Bankers' Nat. Bank v. Security Trust Co.

19 S.D. 418 | S.D. | 1905

Fuller, J.

As a complete defense to this action on a promissory note by an alleged indorsee for value before maturity, it is stated in the answer'that Marcus P. Beebe, to whom such note was executed and delivered without consideration, still owns the same, “and that the transfer, if any, of said *419note to plaintiff, was colorable, merely, and without consideration. ” By way of counterclaim and cross-complaint against Marcus P. Beebe, who is not a party to the action, the facts and circumstances of extensive and complicated land transactions between him and the defendant are averred, and an accounting between such parties, together with other equitable and affirmative relief, is prayed for. By an order denying .a motion to make Mr. Beebe a codefendant, and require him to answer the cross complaint, the trial court prevented the conversion of an action at law into one in equity, and from such order the defendant has appealed.

Section 95 of the Revised Code of Civil Procedure provides that “when a complete determination of a controversy cannot be had without the presence of other parties the court must cause them to be brought in,” and in construing an identical statutory provision it is said in New York “that it was never intended to make it incumbent upon a plaintiff in an action at law to sue any others than the parties he should choose.” It is further held, in effect, that the expression “a complete determination of the controversy” relates only to persons not parties to a suit in equity, whose rights must be ascertained and settled before the rights of the parties to the suit can be determined, and a plaintiff demanding judgment for nothing but money can never be compelled to bring in other parties defendant, and thereby change the nature of his action, as well as the character of the testimony required. Chapman v. Forbes, 123 N. Y. 532, 26 N. E. 3. To the same effect are the following cases: Webster v. Bond, 9 Hun. 437; McMahon, Adm’r, etc. v. Allen, 12 How. Prac. 39; Sawyer v. Chambers, 11 Abb. Prac. 110, In Cooper v. Bank, 9 Colo. App. *420169, 47 Pac. 1041, the court, construing a similar statute in a case like this, say: “In cases of this kind a person necessarily a party defendant must be one whose interests are adverse to the claims of the plaintiff, who can be joined for the purpose of interposing some defense to impeach the note in the hands of plaintiff and prevent a recovery. I can find no authority in the Code for the making of defendants in this way in this kind of a case, and under the circumstances, and without express authority or authority clearly implied, there is no warrant for it; and the court erred in making appellant a defendant, and in overruling the motion of appellant’s counsel to dismiss.” So, in Heaton v.
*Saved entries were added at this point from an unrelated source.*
$ cat config.mk
export PLATFORM = sky130hd
export DESIGN_NAME = xfs_xip_read
export DESIGN_NICKNAME = d
export VERILOG_FILES = /design/src/core/xfs_pkg.sv /design/src/core/xfs_xip_read.sv
export VERILOG_INCLUDE_DIRS = /design/src /design/src/core
export SDC_FILE = /design/constraint.sdc
export NUM_CORES = 1
export LEC_CHECK = 0
export BUFFER_PORTS_ARGS = -buffer_cell sky130_fd_sc_hd__buf_2
export CAP_MARGIN = 20
export CORE_UTILIZATION = 31
export CTS_BUF_LIST = sky130_fd_sc_hd__clkbuf_16
export DETAILED_ROUTE_END_ITERATION = 7
export PLACE_DENSITY_LB_ADDON = 0.2
export RECOVER_POWER = 25
export SYNTH_ARGS = -nofsm -noshare
export SYNTH_HDL_FRONTEND = slang
export SYNTH_HIERARCHICAL = 1
export SYNTH_SLANG_ARGS = --single-unit
$ cat constraint.sdc
create_clock -name mclk -period 8.1 [get_ports mclk]
set_input_delay 1.215 -clock mclk [delete_from_list [all_inputs] [get_ports mclk]]
set_output_delay 1.215 -clock mclk [all_outputs]
set_load 0.03 [all_outputs]
$ cat src/core/xfs_defs.svh
`ifndef XFS_DEFS_SVH
`define XFS_DEFS_SVH

////////////////////////////////////////////////////////////////////////////////
// register byte offsets
`define XFS_OFS_FRAME_CFG   12'h000
`define XFS_OFS_CODES       12'h004
`define XFS_OFS_STATUS      12'h008

////////////////////////////////////////////////////////////////////////////////
// instruction_frame_config fields
`define XFS_WIDTH_LSB       0
`define XFS_INST_EN_BIT     4
`define XFS_ADDR_EN_BIT     5
`define XFS_OPT_EN_BIT      6
`define XFS_DATA_EN_BIT     7
`define XFS_OPT_LEN_LSB     8
`define XFS_ADDR_LEN_BIT    10
`define XFS_XFER_LSB        12
`define XFS_CONT_EN_BIT     14
`define XFS_DUMMY_LSB       16
`define XFS_FRAME_CFG_MASK  32'h001f_77f7

// code register: read instruction, entry option code, exit option code
`define XFS_INST_LSB        0
`define XFS_OPT_LSB         16
`define XFS_EXIT_LSB        24

`define XFS_FRAME_CFG_RST   32'h0000_0000
`define XFS_CODES_RST       32'h0000_0000

////////////////////////////////////////////////////////////////////////////////
// memory window
`define XFS_WIN_BASE        32'h8000_0000
`define XFS_WIN_MASK        32'hf000_0000

////////////////////////////////////////////////////////////////////////////////
// timing
`define XFS_MCLK_NS         10
`define XFS_SCK_NS          40
`define XFS_SCK_DIV         (`XFS_SCK_NS / `XFS_MCLK_NS)

`define XFS_FIFO_WIDTH      32
`define XFS_FIFO_DEPTH      16

`endif

$ cat src/core/xfs_pkg.sv
package xfs_pkg;

  typedef enum logic [2:0] {
    ST_IDLE  = 3'b000,
    ST_INST  = 3'b001,
    ST_ADDR  = 3'b010,
    ST_OPT   = 3'b011,
    ST_DUMMY = 3'b100,
    ST_DATA  = 3'b101,
    ST_PUSH  = 3'b110,
    ST_GAP   = 3'b111
  } xfs_state_t;

  typedef enum logic [1:0] {
    XFER_REG_RD = 2'b00,
    XFER_MEM_RD = 2'b01,
    XFER_REG_WR = 2'b10,
    XFER_MEM_WR = 2'b11
  } xfs_xfer_t;

endpackage : xfs_pkg

$ cat src/core/xfs_xip_read.sv
`timescale 1ns/10ps
`include "xfs_defs.svh"

////////////////////////////////////////////////////////////////////////////////
// word buffer between the flash sequencer and the system bus
module xfs_fifo #(
  parameter int WIDTH = 32,
  parameter int DEPTH = 16
) (
  input  wire logic             mclk,
  input  wire logic             rst,
  input  wire logic             in_valid,
  output wire logic             in_ready,
  input  wire logic [WIDTH-1:0] in_data,
  output logic                  out_valid,
  input  wire logic             out_ready,
  output logic      [WIDTH-1:0] out_data,
  output wire logic [$clog2(DEPTH):0] count
);
  localparam int AW = $clog2(DEPTH);

  logic [WIDTH-1:0] mem [DEPTH];
  logic [AW-1:0]    wptr_r;
  logic [AW-1:0]    rptr_r;
  logic [AW:0]      cnt_r;

  wire push = in_valid && in_ready;
  // output stage is a register so the top sees flop-driven data
  wire pop  = (cnt_r != '0) && (!out_valid || out_ready);

  assign in_ready = (cnt_r != DEPTH[AW:0]);
  assign count    = cnt_r;

  always_ff @(posedge mclk) begin
    if (push) begin
      mem[wptr_r] <= in_data;
    end
  end

  always_ff @(posedge mclk or posedge rst) begin
    if (rst) begin
      wptr_r    <= '0;
      rptr_r    <= '0;
      cnt_r     <= '0;
      out_valid <= 1'b0;
      out_data  <= '0;
    end else begin
      if (push) begin
        wptr_r <= wptr_r + 1'b1;
      end
      if (pop) begin
        rptr_r   <= rptr_r + 1'b1;
        out_data <= mem[rptr_r];
      end
      cnt_r <= cnt_r + {{AW{1'b0}}, push} - {{AW{1'b0}}, pop};
      if (pop) begin
        out_valid <= 1'b1;
      end else if (out_ready) begin
        out_valid <= 1'b0;
      end
    end
  end
endmodule : xfs_fifo

////////////////////////////////////////////////////////////////////////////////
module xfs_xip_read (
  input  wire logic        mclk,
  input  wire logic        rst,
  input  wire logic        psel,
  input  wire logic        penable,
  input  wire logic        pwrite,
  input  wire logic [11:0] paddr,
  input  wire logic [31:0] pwdata,
  input  wire logic [3:0]  pstrb,
  output logic      [31:0] prdata,
  output logic             pready,
  output logic             pslverr,
  input  wire logic        sys_req,
  input  wire logic [31:0] sys_addr,
  output logic             sys_req_ready,
  output logic             sys_rvalid,
  output logic      [31:0] sys_rdata,
  input  wire logic        sys_rready,
  output logic             fl_sck,
  output logic             fl_cs_n,
  output logic      [3:0]  fl_io_out,
  output logic      [3:0]  fl_io_oe_n,
  input  wire logic [3:0]  fl_io_in
);
  import xfs_pkg::*;

  //////////////////////////////////////////////////////////////////////////////
  // registers and state
  logic [31:0]     frame_cfg_r;
  logic [31:0]     codes_r;
  logic            cont_active_r;
  logic            exit_pending_r;
  xfs_state_t      state_r;
  xfs_state_t      state_nxt;
  logic [4:0]      cnt_r;
  logic [31:0]     sh_r;
  logic [31:0]     rx_r;
  logic [31:0]     faddr_r;
  logic [1:0]      div_r;
  logic [3:0]      io_s1_r;
  logic [3:0]      io_s2_r;
  logic [4:0]      fifo_cnt;
  logic            fifo_in_ready;

  //////////////////////////////////////////////////////////////////////////////
  // frame configuration decode
  wire       inst_en      = frame_cfg_r[`XFS_INST_EN_BIT];
  wire       opt_en       = frame_cfg_r[`XFS_OPT_EN_BIT];
  wire       data_en      = frame_cfg_r[`XFS_DATA_EN_BIT];
  wire [1:0] opt_len      = frame_cfg_r[`XFS_OPT_LEN_LSB +: 2];
  wire       addr32       = frame_cfg_r[`XFS_ADDR_LEN_BIT];
  wire [1:0] xfer_type    = frame_cfg_r[`XFS_XFER_LSB +: 2];
  wire       cont_en      = frame_cfg_r[`XFS_CONT_EN_BIT];
  wire [4:0] dummy_clks   = frame_cfg_r[`XFS_DUMMY_LSB +: 5];
  wire       mem_read     = (xfer_type == XFER_MEM_RD);
  wire       cont_eff     = cont_en && mem_read;
  wire       xip_on       = data_en && mem_read;
  // flash still holds the instruction but controller no longer wants it
  wire       need_exit    = cont_active_r && !cont_eff;
  // the exit frame skips it too: the flash still expects no instruction
  wire       skip_inst    = cont_active_r;
  wire       send_inst    = inst_en && !skip_inst;
  wire       opt_on       = opt_en || need_exit;
  wire [7:0] opt_code     = need_exit ? codes_r[`XFS_EXIT_LSB +: 8]
                                      : codes_r[`XFS_OPT_LSB +: 8];
  wire [4:0] addr_clks    = addr32 ? 5'd8 : 5'd6;
  wire [4:0] opt_clks     = (opt_len == 2'b11) ? 5'd2 : 5'd1;
  wire       win_hit      = ((sys_addr & `XFS_WIN_MASK) == `XFS_WIN_BASE);

  //////////////////////////////////////////////////////////////////////////////
  // sequencer control
  wire       tick         = (div_r == 2'(`XFS_SCK_DIV - 1));
  wire       last_clk     = tick && (cnt_r == 5'd1);
  wire       take         = (state_r == ST_IDLE) && sys_req && !sys_req_ready &&
                            win_hit && xip_on && fifo_in_ready;
  wire       after_addr_d = (dummy_clks != 5'd0);
  wire       active       = (state_r != ST_IDLE) && (state_r != ST_PUSH);

  always_comb begin
    state_nxt = state_r;
    case (state_r)
      ST_IDLE: begin
        if (take) begin
          state_nxt = send_inst ? ST_INST : ST_ADDR;
        end
      end
      ST_INST: begin
        if (last_clk) begin
          state_nxt = ST_ADDR;
        end
      end
      ST_ADDR: begin
        if (last_clk) begin
          state_nxt = opt_on ? ST_OPT : (after_addr_d ? ST_DUMMY : ST_DATA);
        end
      end
      ST_OPT: begin
        if (last_clk) begin
          state_nxt = after_addr_d ? ST_DUMMY : ST_DATA;
        end
      end
      ST_DUMMY: begin
        if (last_clk) begin
          state_nxt = ST_DATA;
        end
      end
      ST_DATA: begin
        if (last_clk) begin
          state_nxt = ST_PUSH;
        end
      end
      ST_PUSH: begin
        // a full buffer holds the sequencer here
        if (fifo_in_ready) begin
          state_nxt = ST_GAP;
        end
      end
      ST_GAP: begin
        if (tick) begin
          state_nxt = ST_IDLE;
        end
      end
      default: begin
        state_nxt = ST_IDLE;
      end
    endcase
  end

  wire entering  = (state_nxt != state_r);
  wire [31:0] addr_word = addr32 ? faddr_r : {faddr_r[23:0], 8'h00};
  wire [31:0] sys_word  = addr32 ? sys_addr : {sys_addr[23:0], 8'h00};

  // per-phase length and shift load
  wire [4:0] cnt_load =
      (state_nxt == ST_INST)  ? 5'd2 :
      (state_nxt == ST_ADDR)  ? addr_clks :
      (state_nxt == ST_OPT)   ? opt_clks :
      (state_nxt == ST_DUMMY) ? dummy_clks :
      (state_nxt == ST_DATA)  ? 5'd8 :
      (state_nxt == ST_GAP)   ? 5'd1 : 5'd0;
  wire [31:0] sh_load =
      (state_nxt == ST_INST) ? {codes_r[`XFS_INST_LSB +: 8], 24'h0} :
      (state_nxt == ST_ADDR) ? ((state_r == ST_IDLE) ? sys_word : addr_word) :
      (state_nxt == ST_OPT)  ? {opt_code, 24'h0} : 32'h0;
  // pins driven only while the controller sends
  wire drive_nxt = (state_nxt == ST_INST) || (state_nxt == ST_ADDR) ||
                   (state_nxt == ST_OPT);

  //////////////////////////////////////////////////////////////////////////////
  // link side
  always_ff @(posedge mclk or posedge rst) begin
    if (rst) begin
      io_s1_r <= 4'h0;
      io_s2_r <= 4'h0;
    end else begin
      io_s1_r <= fl_io_in;
      io_s2_r <= io_s1_r;
    end
  end

  always_ff @(posedge mclk or posedge rst) begin
    if (rst) begin
      state_r <= ST_IDLE;
      cnt_r   <= 5'd0;
      sh_r    <= 32'h0;
      div_r   <= 2'd0;
    end else begin
      state_r <= state_nxt;
      if (entering) begin
        cnt_r <= cnt_load;
        sh_r  <= sh_load;
        div_r <= 2'd0;
      end else if (active) begin
        div_r <= tick ? 2'd0 : div_r + 2'd1;
        if (tick) begin
          cnt_r <= cnt_r - 5'd1;
          sh_r  <= {sh_r[27:0], 4'h0};
        end
      end
    end
  end

  always_ff @(posedge mclk or posedge rst) begin
    if (rst) begin
      fl_sck     <= 1'b0;
      fl_cs_n    <= 1'b1;
      fl_io_out  <= 4'h0;
      fl_io_oe_n <= 4'hf;
    end else begin
      fl_sck <= active && !entering && (state_r != ST_GAP) &&
                (div_r == 2'(`XFS_SCK_DIV / 2 - 1) || (fl_sck && !tick));
      fl_cs_n <= !((state_nxt != ST_IDLE) && (state_nxt != ST_GAP));
      if (entering) begin
        fl_io_out  <= sh_load[31:28];
        fl_io_oe_n <= {4{!drive_nxt}};
      end else if (tick) begin
        fl_io_out <= sh_r[27:24];
      end
    end
  end

  // lines sampled at the link clock rising edge, loaded at the falling edge after two sync stages, nibbles msb first
  always_ff @(posedge mclk or posedge rst) begin
    if (rst) begin
      rx_r <= 32'h0;
    end else if (state_r == ST_DATA && tick) begin
      rx_r <= {rx_r[27:0], io_s2_r};
    end
  end

  always_ff @(posedge mclk or posedge rst) begin
    if (rst) begin
      faddr_r        <= 32'h0;
      sys_req_ready  <= 1'b0;
      cont_active_r  <= 1'b0;
      exit_pending_r <= 1'b0;
    end else begin
      sys_req_ready <= take;
      if (take) begin
        faddr_r        <= sys_addr;
        exit_pending_r <= need_exit;
      end
      // flash enters or leaves continuous read with the frame's option code
      if (state_r == ST_DATA && last_clk) begin
        if (exit_pending_r) begin
          cont_active_r <= 1'b0;
        end else if (cont_eff && opt_en) begin
          cont_active_r <= 1'b1;
        end
      end
    end
  end

  xfs_fifo #(
    .WIDTH (`XFS_FIFO_WIDTH),
    .DEPTH (`XFS_FIFO_DEPTH)
  ) u_fifo (
    .mclk      (mclk),
    .rst       (rst),
    .in_valid  (state_r == ST_PUSH),
    .in_ready  (fifo_in_ready),
    .in_data   (rx_r),
    .out_valid (sys_rvalid),
    .out_ready (sys_rready),
    .out_data  (sys_rdata),
    .count     (fifo_cnt)
  );

  //////////////////////////////////////////////////////////////////////////////
  // apb slave, zero wait states
  wire        apb_setup = psel && !penable;
  wire        apb_done  = psel && penable && pready;
  wire        hit_cfg   = (paddr == `XFS_OFS_FRAME_CFG);
  wire        hit_codes = (paddr == `XFS_OFS_CODES);
  wire        hit_stat  = (paddr == `XFS_OFS_STATUS);
  wire        hit_any   = hit_cfg || hit_codes || hit_stat;
  wire [31:0] bmask     = {{8{pstrb[3]}}, {8{pstrb[2]}}, {8{pstrb[1]}}, {8{pstrb[0]}}};
  wire [31:0] status_w  = {24'h0, fifo_cnt, state_r != ST_IDLE, cont_active_r, xip_on};
  wire [31:0] rd_mux    = hit_cfg   ? frame_cfg_r :
                          hit_codes ? codes_r :
                          hit_stat  ? status_w : 32'h0;

  always_ff @(posedge mclk or posedge rst) begin
    if (rst) begin
      pready  <= 1'b0;
      pslverr <= 1'b0;
      prdata  <= 32'h0;
    end else begin
      pready  <= apb_setup;
      pslverr <= apb_setup && !hit_any;
      prdata  <= (apb_setup && !pwrite) ? rd_mux : 32'h0;
    end
  end

  // reserved frame config bits stay zero, code bits 15:8 keep what is written; status is read only
  always_ff @(posedge mclk or posedge rst) begin
    if (rst) begin
      frame_cfg_r <= `XFS_FRAME_CFG_RST;
      codes_r     <= `XFS_CODES_RST;
    end else if (apb_done && pwrite) begin
      if (hit_cfg) begin
        frame_cfg_r <= ((frame_cfg_r & ~bmask) | (pwdata & bmask)) & `XFS_FRAME_CFG_MASK;
      end
      if (hit_codes) begin
        codes_r <= (codes_r & ~bmask) | (pwdata & bmask);
      end
    end
  end
endmodule : xfs_xip_read

==> results of run 1 <==
[cells in the mapped netlist, types with 3 or more instances]
cell / n / share of area (%)
a21oi_1: 31 / 0.50
a221o_1: 4 / 0.13
a221oi_2: 32 / 1.6
a222oi_1: 4 / 0.13
and2_1: 6 / 0.12
and3_1: 20 / 0.41
buf_1: 5 / 0.061
buf_12: 4 / 0.26
buf_2: 37 / 0.60
buf_4: 7 / 0.17
buf_6: 8 / 0.29
clkbuf_1: 40 / 0.49
dfrtp_1: 248 / 20
edfxtp_1: 512 / 50
ha_1: 14 / 0.57
inv_1: 26 / 0.32
mux2_2: 116 / 4.2
mux2i_1: 96 / 3.1
mux4_1: 15 / 1.3
mux4_2: 113 / 8.3
nand2_1: 72 / 0.88
nand2b_1: 6 / 0.12
nand3_1: 17 / 0.28
nand4_1: 7 / 0.14
nor2_1: 121 / 1.5
nor2b_1: 8 / 0.16
nor3_1: 8 / 0.13
nor4_1: 3 / 0.061
o211ai_1: 7 / 0.17
o21ai_0: 19 / 0.31
o21ai_1: 6 / 0.098
o22ai_1: 37 / 0.75
o22ai_2: 18 / 0.73
o31a_1: 3 / 0.085
or2_2: 5 / 0.10
or3_1: 4 / 0.081
xnor2_1: 9 / 0.26
xor2_1: 5 / 0.14
[per-stage QoR]
step,instances,power (mW)
after floorplan,1731,5.15
after global placement,3119,5.38
after detailed placement,3120,5.40
after CTS,3281,9.27
after global routing,3283,9.48
final,3283,9.13
[critical path, stage by stage (launching register included)]
cell and delay [ns]:
dfrtp_1 0.40, ha_1 0.65, nand3b_1 0.21, a2111oi_4 0.47
nor3_1 0.16, o32ai_4 0.14, buf_4 0.44, nand4_1 0.65
o22ai_1 0.34, or2_1 0.13
[cells in the final DEF, fill, tap and decap left out, types with 4 or more instances in the layout]
cell | netlist | routed
and3_1 | 20 | 20
inv_1 | 26 | 43
a221o_1 | 4 | 4
o21ai_0 | 19 | 19
a222oi_1 | 4 | 4
mux2i_1 | 96 | 96
ha_1 | 14 | 14
nor2_4 | 0 | 12
xor2_1 | 5 | 5
nand3_1 | 17 | 16
dfrtp_1 | 248 | 245
or2_2 | 5 | 5
nor2b_1 | 8 | 8
edfxtp_1 | 512 | 512
nand2b_1 | 6 | 6
o21ai_1 | 6 | 6
mux4_1 | 15 | 15
and2_1 | 6 | 5
nor3_1 | 8 | 4
buf_2 | 37 | 168
nand2_1 | 72 | 72
nor2_1 | 121 | 109
a21oi_1 | 31 | 31
xnor2_1 | 9 | 9
o22ai_2 | 18 | 18
clkinvlp_4 | 0 | 5
clkbuf_16 | 0 | 87
o22ai_1 | 37 | 37
bufinv_16 | 0 | 8
clkinv_2 | 0 | 16
o211ai_1 | 7 | 7
a221oi_2 | 32 | 32
nand4_1 | 7 | 7
mux4_2 | 113 | 113
buf_4 | 7 | 35
nor3_2 | 0 | 4
clkinv_1 | 0 | 19
mux2_2 | 116 | 116
[sequential cells by signal (all words and copies together) (netlist names), 4 cells and up, named ones only]
| register | count |
|---|---|
| cnt_r | 5 |
| faddr_r | 32 |
| fl_io_out | 4 |
| io_s1_r | 4 |
| io_s2_r | 4 |
| prdata | 32 |
| rx_r | 32 |
| sh_r | 28 |
| u_fifo/count | 5 |
| u_fifo/mem | 512 |
| u_fifo/out_data | 32 |
| u_fifo/rptr_r | 4 |
| u_fifo/wptr_r | 4 |
[how the worst min path moves through the flow]
stage	end	depth (start not counted)	startpoint
floorplan	io_s2_r[0]	0	io_s1_r[0]
global placement	io_s2_r[2]	0	io_s1_r[2]
detailed placement	io_s2_r[2]	0	io_s1_r[2]
CTS	io_s2_r[2]	0	io_s1_r[2]
global route	io_s2_r[3]	0	io_s1_r[3]
finish	io_s2_r[2]	0	io_s1_r[2]
[routing by layer]
metal	GRT usage (%)	up-vias	wire (um)
li1	-	7172	-
met1	21.2	8651	34500
met3	2.84	99	3360
met2	25.2	377	37300
met5	0	-	42
met4	4.03	6	1380
[cells by family after synthesis]
group | after synthesis | share of synthesized area (%)
mux | 341 | 16.9
xor+xnor | 14 | 0.398
fa+ha+maj | 15 | 0.634
simple gates | 290 | 4.39
compound gates | 181 | 5.13
buf+inv | 128 | 2.24
flops | 762 | 70.3
[final cells by class]
| type | instances | share of cell area, % |
|---|---|---|
| antenna | 1 | 0.00697 |
| inverter | 26 | 0.293 |
| multi-input combinational | 841 | 23.9 |
| tap | 1287 | 4.48 |
| clock inverter | 74 | 1.80 |
| timing repair buffer | 205 | 3.18 |
| clock buffer | 87 | 6.06 |
| sequential | 762 | 60.3 |
[where the power goes]
group / total (mW) / leakage, nW / switching (mW) / internal, mW
clock: 3.84 / 1.44 / 1.62 / 2.23
combinational: 0.979 / 4.03 / 0.589 / 0.390
sequential: 4.31 / 6.78 / 0.159 / 4.15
Lynch, 11 Ind. App. 408, 38 N. E. 224: “A defendant to an action cannot insist that a new party defendant be brought in to settle a controversy purely among the defendants, which does not affect the plaintiff.” The refusal to make Marcus P. Beebe a codefendant finds support in Carroll v. Fethers, 82 Wis. 67, 51 N. W. 1128, where it is held, in substance, that a provision like ours, being for the benefit of persons not served, may be waived, and it was held error to grant such a motion as the trial court denied in this action.

Proof of the allegation that the promissory note made the basis of this action was executed without consideration, and is still the property of Mr. Beebe, would constitute a complete defense to the action, and no other parties are essential to a determination of any question at issue.

Upon principle and authority, the order appealed from should be affirmed, and it is so ordered.